7 Practical Example Right-click command “Show reaction’s instantiations in terminal” – EC# – GLUCONATE-5-DEHYDROGENASE-RXN : NAD(P)+ + D-gluconate = NAD(P)H + 5-dehydro-D- gluconate + H+ [balanced] – successes: – NADP+ + D-gluconate = NADPH + 5-dehydro-D-gluconate + H+ – NAD+ + D-gluconate = NADH + 5-dehydro-D-gluconate + H+ – failures: – non-unique-balanced-instantiations (cannot decide which of several instantiations is correct): – success vs. failures vs. non-unique-balanced-instantiations: 2 / 0 / 0

8 Debugging of Pathways Right-click command “Show pathway’s instantiated reactions in terminal” Conveniently shows results for all reactions Debugging: If lots of problems, it helps to put a compound into the biomass that occurs early in pathway, to see if this at least can be produced Example pathways to instantiate: – proline biosynthesis I – L-idonate degradation

9 Special ETR Instantiation Electron Transfer Reactions (ETRs) refer to quinone classes, usually. Different isoprenoid tail lengths exist in various organisms. Uses NCBI taxonomy for selection of tail length. B. subtilis uses menaquinone-7 Default instantiation is ubiquinone-8 and menaquinone-8

10 Special Compartments Instantiation Schema change in BioCyc 15.0 regarding representing compartments of reactions Now, 1 reaction can be assigned to multiple compartments. FBA makes compartment-specific instantiated reactions to differentiate between the compartments

11 Syntax of Instantiation IDs Every instantiated reaction gets assigned a unique ID Visible in.sol file Constructed from the generic reaction and the IDs of the instance compounds on the left and right Format: GEN-RXN-ID-L1/L2//R1/R2.suffix-len. Non-default compartments: – GEN-RXN-ID[CCO-PERI-BAC]-L1/etc….

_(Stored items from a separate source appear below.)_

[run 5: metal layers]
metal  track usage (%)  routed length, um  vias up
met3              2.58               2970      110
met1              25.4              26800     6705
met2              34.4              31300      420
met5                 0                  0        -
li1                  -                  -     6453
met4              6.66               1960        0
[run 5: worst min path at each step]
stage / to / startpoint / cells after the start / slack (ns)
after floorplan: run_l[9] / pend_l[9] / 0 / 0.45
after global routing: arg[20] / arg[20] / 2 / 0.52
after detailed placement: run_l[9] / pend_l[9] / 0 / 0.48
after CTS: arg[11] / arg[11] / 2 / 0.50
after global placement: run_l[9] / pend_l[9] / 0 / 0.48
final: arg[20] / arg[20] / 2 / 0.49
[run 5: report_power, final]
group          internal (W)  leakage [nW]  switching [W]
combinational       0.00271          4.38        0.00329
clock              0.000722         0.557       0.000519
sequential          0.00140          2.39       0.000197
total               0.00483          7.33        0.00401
This design comes from an exercise in tuning for small area and a short achievable clock period on the open sky130 flow, not from production work. The RTL was checked by simulation tests, not by an equivalence proof against the original design.

## config.mk

```make
export PLATFORM = sky130hd
export DESIGN_NAME = yuv_rgb
export DESIGN_NICKNAME = yuv_rgb
export VERILOG_FILES = /design/flow/design.v
export SDC_FILE = /design/flow/constraint.sdc
export NUM_CORES = 4
export LEC_CHECK = 0
export CAP_MARGIN = 20
export CORE_MARGIN = 2
export CORE_UTILIZATION = 40
export SLEW_MARGIN = 20
```

## constraint.sdc

```tcl
create_clock -name core_clock -period 13.0 [get_ports {clk}]
set_input_delay 2.6000 -clock core_clock [delete_from_list [all_inputs] [get_ports {clk}]]
set_output_delay 2.6000 -clock core_clock [all_outputs]
set_load 0.01 [all_outputs]
```

## design.v

```verilog
module yuv_rgb (
    input  wire        clk,
    input  wire        rst,
    input  wire        in_valid,
    input  wire [1:0]  in_matrix,
    input  wire        in_full,
    input  wire        in_ten,
    input  wire [9:0]  in_c0,
    input  wire [9:0]  in_c1,
    input  wire [9:0]  in_c2,
    output reg         out_valid,
    output reg  [15:0] out_r,
    output reg  [15:0] out_g,
    output reg  [15:0] out_b
);
    reg        p_valid;
    reg [1:0]  p_matrix;
    reg        p_full, p_ten;
    reg [9:0]  p_c0, p_c1, p_c2;
    always @(posedge clk) begin
        if (rst)
            p_valid <= 1'b0;
        else
            p_valid <= in_valid;
        p_matrix <= in_matrix;
        p_full   <= in_full;
        p_ten    <= in_ten;
        p_c0     <= in_c0;
        p_c1     <= in_c1;
        p_c2     <= in_c2;
    end
    function [15:0] expand(input [9:0] c, input ten);
        expand = ten ? {c, c[9:4]} : {c[7:0], c[7:0]};
    endfunction
    wire [1:0]  mode = !p_full ? 2'd0 : (p_ten ? 2'd2 : 2'd1);
    wire [9:0]  y10  = p_ten ? p_c0 : {p_c0[7:0], 2'b00};
    wire [9:0]  cb10 = p_ten ? p_c1 : {p_c1[7:0], 2'b00};
    wire [9:0]  cr10 = p_ten ? p_c2 : {p_c2[7:0], 2'b00};
    reg  signed [10:0] yd, cbd, crd;
    always @(*) begin
        case (mode)
            2'd0: begin
                yd  = $signed({1'b0, y10})  - 11'sd64;
                cbd = $signed({1'b0, cb10}) - 11'sd512;
                crd = $signed({1'b0, cr10}) - 11'sd512;
            end
            2'd1: begin
                yd  = $signed({3'b000, p_c0[7:0]});
                cbd = $signed({3'b000, p_c1[7:0]}) - 11'sd128;
                crd = $signed({3'b000, p_c2[7:0]}) - 11'sd128;
            end
            default: begin
                yd  = $signed({1'b0, p_c0});
                cbd = $signed({1'b0, p_c1}) - 11'sd512;
                crd = $signed({1'b0, p_c2}) - 11'sd512;
            end
        endcase
    end
    reg [24:0] ky, krv, kbu, kgu, kgv;
    always @(*) begin
        case (mode)
            2'd0:    ky = 25'd4902856;
            2'd1:    ky = 25'd16842752;
            default: ky = 25'd4198340;
        endcase
        krv = 25'd0; kbu = 25'd0; kgu = 25'd0; kgv = 25'd0;
        case ({p_matrix, mode})
            {2'd1, 2'd0}: begin krv = 25'd6720371; kbu = 25'd8493935; kgu = 25'd1649589; kgv = 25'd3423153; end
            {2'd1, 2'd1}: begin krv = 25'd23613538; kbu = 25'd29845357; kgu = 25'd5796202; kgv = 25'd12028020; end
            {2'd1, 2'd2}: begin krv = 25'd5886073; kbu = 25'd7439458; kgu = 25'd1444801; kgv = 25'd2998187; end
            {2'd2, 2'd0}: begin krv = 25'd7548673; kbu = 25'd8894665; kgu = 25'd897923; kgv = 25'd2243915; end
            {2'd2, 2'd1}: begin krv = 25'd26523966; kbu = 25'd31253411; kgu = 25'd3155056; kgv = 25'd7884501; end
            {2'd2, 2'd2}: begin krv = 25'd6611546; kbu = 25'd7790440; kgu = 25'd786451; kgv = 25'd1965345; end
            {2'd3, 2'd0}: begin krv = 25'd7068373; kbu = 25'd9018335; kgu = 25'd788772; kgv = 25'd2738734; end
            {2'd3, 2'd1}: begin krv = 25'd24836322; kbu = 25'd31687954; kgu = 25'd2771528; kgv = 25'd9623159; end
            {2'd3, 2'd2}: begin krv = 25'd6190872; kbu = 25'd7898757; kgu = 25'd690850; kgv = 25'd2398735; end
            default: ;
        endcase
    end
    wire signed [37:0] ty  = yd  * $signed({1'b0, ky});
    wire signed [37:0] trv = crd * $signed({1'b0, krv});
    wire signed [37:0] tbu = cbd * $signed({1'b0, kbu});
    wire signed [37:0] tgu = cbd * $signed({1'b0, kgu});
    wire signed [37:0] tgv = crd * $signed({1'b0, kgv});
    wire signed [37:0] sr = ty + trv + 38'sd32768;
    wire signed [37:0] sg = ty - tgu - tgv + 38'sd32768;
    wire signed [37:0] sb = ty + tbu + 38'sd32768;
    function [15:0] clamp16(input signed [37:0] s);
        begin
            if (s[37])
                clamp16 = 16'd0;
            else if (s[36:32] != 5'd0)
                clamp16 = 16'hFFFF;
            else
                clamp16 = s[31:16];
        end
    endfunction
    always @(posedge clk) begin
        if (rst)
            out_valid <= 1'b0;
        else
            out_valid <= p_valid;
        if (p_matrix == 2'd0) begin
            out_r <= expand(p_c0, p_ten);
            out_g <= expand(p_c1, p_ten);
            out_b <= expand(p_c2, p_ten);
        end else begin
            out_r <= clamp16(sr);
            out_g <= clamp16(sg);
            out_b <= clamp16(sb);
        end
    end
endmodule
```

## run.sh

```bash
#!/bin/bash
# synth_recipe.tcl (not shown) runs the flow's synth.tcl, then flattens the netlist and writes it again
# the make line also repeats each setting of config.mk as NAME=value (left out here)
make -C /OpenROAD-flow-scripts/flow DESIGN_CONFIG=/design/flow/config.mk WORK_HOME=/design/flow/orfs CLKGATE_MAP_FILE= SYNTH_SCRIPT=/design/flow/synth_recipe.tcl finish
```

==> flow_summary.toml <==
[run_status]
outcome = "no timing/DRC/antenna violations"

[placement]
dp.final_hpwl_microns = 134000
gpl_wtd_cong = 1.00
io_buffers = 85
placedCellCount = 6698

[global_routing]
grt_pass1_wl_microns = 241000
groute.usage.overall = 0.282
grt_use_met2 = 0.440
via_count_of_the_first_global_routing_pass = 38400
gr-max-usage-layer = "met2"
grt_total_ovfl = 0
grt_max_degree = 52
antenna_found_initial = 3
grt_util_met3 = 0.0698
use_met1 = 0.369

[logic_synthesis]
syn-mean-instance-area_sq_um = 8.77
dominant_register_cell_in_the_synthesized_netlist = "sky130_fd_sc_hd__dfxtp_1"
post_synth_inst_count = 5166
async_flop_share = 0
synth.area.top_cells = "sky130_fd_sc_hd__fa_1, sky130_fd_sc_hd__ha_1, sky130_fd_sc_hd__inv_1, sky130_fd_sc_hd__nor2_1, sky130_fd_sc_hd__nand2_1"
synth_top_area_frac = 0.473
post_synth_num_cell_types = 91
yosys_warnings = 1
synth.yosys.seq_area_share = 0.0371
synth-edff-count = 0
ys_seq_elements = 84
synth_largest_area_cell = "sky130_fd_sc_hd__fa_1"
combined_area_of_all_synthesized_cells_sq_um = 45300

[setup_path]
path_buf_inv = 7
worst_path_max_delay_cell = "sky130_fd_sc_hd__fa_1"
crit_path_max_delay_family = "adder cells"
cpMostUsedCell = "sky130_fd_sc_hd__fa_1"
slowest_delay_ps = 570
cp_max_fo = 29
crit_path_start_kind = "flop"
cp.arrival_ps = 12650
cp.required_ps = 13290
critPathKind = "flop to flop"
setup_crit_end_kind = "flop"

[die]
fp.dieW_microns = 341
io_pins = 86
fp.dieArea_sq_um = 116000
coreArea_sq_um = 112000
floorplan.die.height_microns = 341
fp-row-count = 123
floorplan.initialDensity = 0.403

[timing]
finalMaxSlewViolations = 0
min_period_ps = 12350
worstMarginPinSlew_ps = 1200
grt_setup_unrepaired = "no"
worst_slew_margin_rel = 0.188
setup-violations-final = 0
timing_hold_violations_final = 0
setup_total_negative_slack_ps = 0
fin_worst_skew_ps = 42.6
post-route-period-util = 0.950
timing.fmax_ghz = 0.0809

[drt]
route.detailed.vias_per_inst = 5.36
antenna_left = 0
pre_antenna_drt_iters = 8
drt-wirelength-per-cell_microns = 23.5
remaining_drc_errors = 0
num_vias = 36000
initialDrtViolationCount = 3213
detail_route.wirelength_microns = 158000

[clock_network]
hold_buffer_count_at_cts = 0
root_buf_cell = "sky130_fd_sc_hd__clkbuf_16"
numCtsBuffers = 9
insertion_delay_ps = 440
clkTransAtPathRegs_ps = 80
htree_num_levels = 3
numClockSinks = 84
cts_tree = "built"
cts_max_path_buffers = 2

[final_layout]
n_antenna_cell = 0
drive_above_1_share = 0.0433
most_frequent_standard_cell_in_the_layout_excluding_fill_and_tap_cells = "sky130_fd_sc_hd__inv_1"
flow.area_growth_from_synthesis_pct = 7.47
layout_common_cells = "sky130_fd_sc_hd__inv_1, sky130_fd_sc_hd__fa_1, sky130_fd_sc_hd__nor2_1, sky130_fd_sc_hd__nand2_1, sky130_fd_sc_hd__ha_1"
layoutNonFillerInstCount = 6717
layout.nets = 6828

[job]
max_cap_violations = 0

[hold_path]
hp-class = "flop to flop"
## final timing paths
kind                      startpoint              endpoint  slack (ps)  cells past startpoint
hold / removal    p_valid$_SDFF_PP0_  out_valid$_SDFF_PP0_         450                      1
setup reg to reg       p_ten$_DFF_P_     out_b[10]$_DFF_P_         650                     39
setup / recovery       p_ten$_DFF_P_     out_b[10]$_DFF_P_         650                     39
hold reg to reg   p_valid$_SDFF_PP0_  out_valid$_SDFF_PP0_         450                      1
## sequential cells by signal, indices dropped and copies added, names as in the netlist
name / flops
p_c2: 10
out_valid: 1
p_matrix: 2
p_c0: 10
p_ten: 1
out_b: 16
out_r: 16
p_full: 1
out_g: 16
p_c1: 10
p_valid: 1
## kinds of logic (layout without fill, tap and decap cells)
logic type	after synthesis	after routing	share of synthesized area
buffers and inverters	1372	1413	0.115
multiplexers	26	26	0.00629
adder cells (fa/ha/maj)	1578	1578	0.613
other	2	12	0.000166
AND/OR/NAND/NOR	1522	1522	0.138
AO/OA/AOI/OAI	483	483	0.0713
flip-flops	84	84	0.0371
XOR/XNOR	99	99	0.0193
## repair_timing
action	4_1_cts	5_1_grt
buffers inserted	0	3
resized for setup	0	4
endpoints found under the setup margin	0	48
## per-layer routing
metal  part of all wire  vias up
met5             0.0015        -
met4              0.056        6
met3               0.10      290
met2               0.44     1641
met1               0.40    18400
li1                   -    15700
## stage by stage
step | hold WS, ps | worst slack (ps) | utilization | instance area (sq um)
after CTS | 445 | 248 | 0.432 | 48600
after detailed placement | 427 | 308 | 0.430 | 48400
final | 447 | 647 | 0.433 | 48700
after floorplan | 414 | 1620 | - | 45400
after global routing | 461 | 3.12 | 0.433 | 48700
after global placement | 418 | 308 | 0.430 | 48300
## Yosys cell counts (8+ instances only)
library cell / instances
sky130_fd_sc_hd__o31ai_1: 9
sky130_fd_sc_hd__o21ai_1: 14
sky130_fd_sc_hd__and3_1: 26
sky130_fd_sc_hd__mux2_2: 10
sky130_fd_sc_hd__o21ai_0: 98
sky130_fd_sc_hd__clkbuf_1: 137
sky130_fd_sc_hd__nor2b_1: 40
sky130_fd_sc_hd__a31oi_1: 22
sky130_fd_sc_hd__nand3_1: 39
sky130_fd_sc_hd__nand4_1: 9
sky130_fd_sc_hd__ha_1: 508
sky130_fd_sc_hd__buf_1: 23
sky130_fd_sc_hd__nor2_1: 648
sky130_fd_sc_hd__o21bai_1: 10
sky130_fd_sc_hd__inv_1: 1197
sky130_fd_sc_hd__a221oi_2: 8
sky130_fd_sc_hd__xor2_1: 42
sky130_fd_sc_hd__mux2i_1: 15
sky130_fd_sc_hd__o22ai_1: 10
sky130_fd_sc_hd__nand2b_1: 24
sky130_fd_sc_hd__nor3_1: 38
sky130_fd_sc_hd__a21o_1: 42
sky130_fd_sc_hd__nand2_1: 631
sky130_fd_sc_hd__a21oi_1: 151
sky130_fd_sc_hd__o21a_1: 13
sky130_fd_sc_hd__o221a_2: 12
sky130_fd_sc_hd__and2_1: 37
sky130_fd_sc_hd__fa_1: 1070
sky130_fd_sc_hd__a21boi_0: 8
sky130_fd_sc_hd__xnor2_1: 56
sky130_fd_sc_hd__dfxtp_1: 84
## layout make-up
class / count / area [sq um]
Clock buffer: 11 / 264
Clock inverter: 4 / 30.0
Fill cell: 11200 / 63800
Inverter: 1200 / 4500
Multi-Input combinational cell: 3720 / 38600
Sequential cell: 84 / 1690
Tap cell: 1500 / 1880
Timing Repair Buffer: 198 / 1710

[static timing again, ports no longer ideal]
No port has a modelled driver above. Below, the same layout with a new extraction and two added sets of constraints. Step 1: set_driving_cell puts a clkbuf_16 on clk and a buf_2 on each other input, an assumption about the parent block. Step 2 times the ports against the registers' clock, not the clock port: input delays grow and output delays shrink by t, the midpoint of the rising clock arrivals with the driver on. Three values: no drivers, after step 1, after step 2; two values: the first two.
t, ns: 0.480
setup WS [ns]: 0.647 / 0.647 / 0.647
latest minus earliest clock arrival (ns): 0.043 / 0.043
worst register clock-pin slew, ns: 0.11 / 0.11
worst data-port slew with drivers (ns): 0.08
After both steps setup and hold are still met in this run. The setup slack of this run moves by 0.000 ns with the drivers and by 0.000 ns with both steps.
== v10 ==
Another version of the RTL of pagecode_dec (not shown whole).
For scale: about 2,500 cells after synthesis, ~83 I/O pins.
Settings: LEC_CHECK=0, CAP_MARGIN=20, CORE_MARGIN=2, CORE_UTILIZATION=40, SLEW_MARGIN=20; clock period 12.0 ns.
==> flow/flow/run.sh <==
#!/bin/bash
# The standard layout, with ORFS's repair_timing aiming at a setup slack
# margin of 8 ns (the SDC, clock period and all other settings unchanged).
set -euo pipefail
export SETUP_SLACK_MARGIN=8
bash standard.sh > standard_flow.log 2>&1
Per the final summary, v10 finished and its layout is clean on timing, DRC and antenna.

12 Polymerization Pathways Cyclic pathways of generic reactions

13 Polymerization Pathway Instantiation A series of instantiated reactions is needed to reach a product of a certain length Run cycle for 8 iterations (hard-coded, for now) Structures of class compounds have R groups The hallmark of a polymerization pathway is that 1 reaction, the polymerization step, is unbalanced. For now, the chemical formula of the misbalance is determined, which stands for the monomer unit. (No structural information is used, yet.) Appropriate instance compounds are searched by replacing the R groups with an integral multiple of the misbalance Still a bit experimental.

14 Instantiated reactions in.sol In the.sol file, instantiated reactions are listed in full detail, in the reactions sections In the.dat file, to be used for the Cellular Overview, fluxes of instantiated reactions are all combined into a value for the base generic reaction, because the Cellular Overview can only show the latter.